Provided information

`config.mk`:
```
export PLATFORM = sky130hd
export DESIGN_NAME = mseu_queue
export DESIGN_NICKNAME = d
export VERILOG_FILES = /design/src/sv/mseu_pkg.sv /design/src/sv/mseu_queue.sv
export SDC_FILE = /design/constraint.sdc
export NUM_CORES = 1
export LEC_CHECK = 0
export BUFFER_PORTS_ARGS = -buffer_cell sky130_fd_sc_hd__buf_2
export CORE_UTILIZATION = 52
export DETAILED_ROUTE_END_ITERATION = 12
export PLACE_DENSITY = 0.8
export SLEW_MARGIN = 0
export SYNTH_ARGS = -nofsm -noshare
export SYNTH_HDL_FRONTEND = slang
export SYNTH_SLANG_ARGS = --single-unit
```
`constraint.sdc`:
```
create_clock -name clk -period 4.79 [get_ports clk]
set_input_delay 0.958 -clock clk [delete_from_list [all_inputs] [get_ports clk]]
set_output_delay 0.958 -clock clk [all_outputs]
set_load 0.005 [all_outputs]
```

Task instructions
Line by line, retype the data exactly as written.

Final answer
`config.mk`:
```
export PLATFORM = sky130hd
export DESIGN_NAME = mseu_queue
export DESIGN_NICKNAME = d
export VERILOG_FILES = /design/src/sv/mseu_pkg.sv /design/src/sv/mseu_queue.sv
export SDC_FILE = /design/constraint.sdc
export NUM_CORES = 1
export LEC_CHECK = 0
export BUFFER_PORTS_ARGS = -buffer_cell sky130_fd_sc_hd__buf_2
export CORE_UTILIZATION = 52
export DETAILED_ROUTE_END_ITERATION = 12
export PLACE_DENSITY = 0.8
export SLEW_MARGIN = 0
export SYNTH_ARGS = -nofsm -noshare
export SYNTH_HDL_FRONTEND = slang
export SYNTH_SLANG_ARGS = --single-unit
```
`constraint.sdc`:
```
create_clock -name clk -period 4.79 [get_ports clk]
set_input_delay 0.958 -clock clk [delete_from_list [all_inputs] [get_ports clk]]
set_output_delay 0.958 -clock clk [all_outputs]
set_load 0.005 [all_outputs]
```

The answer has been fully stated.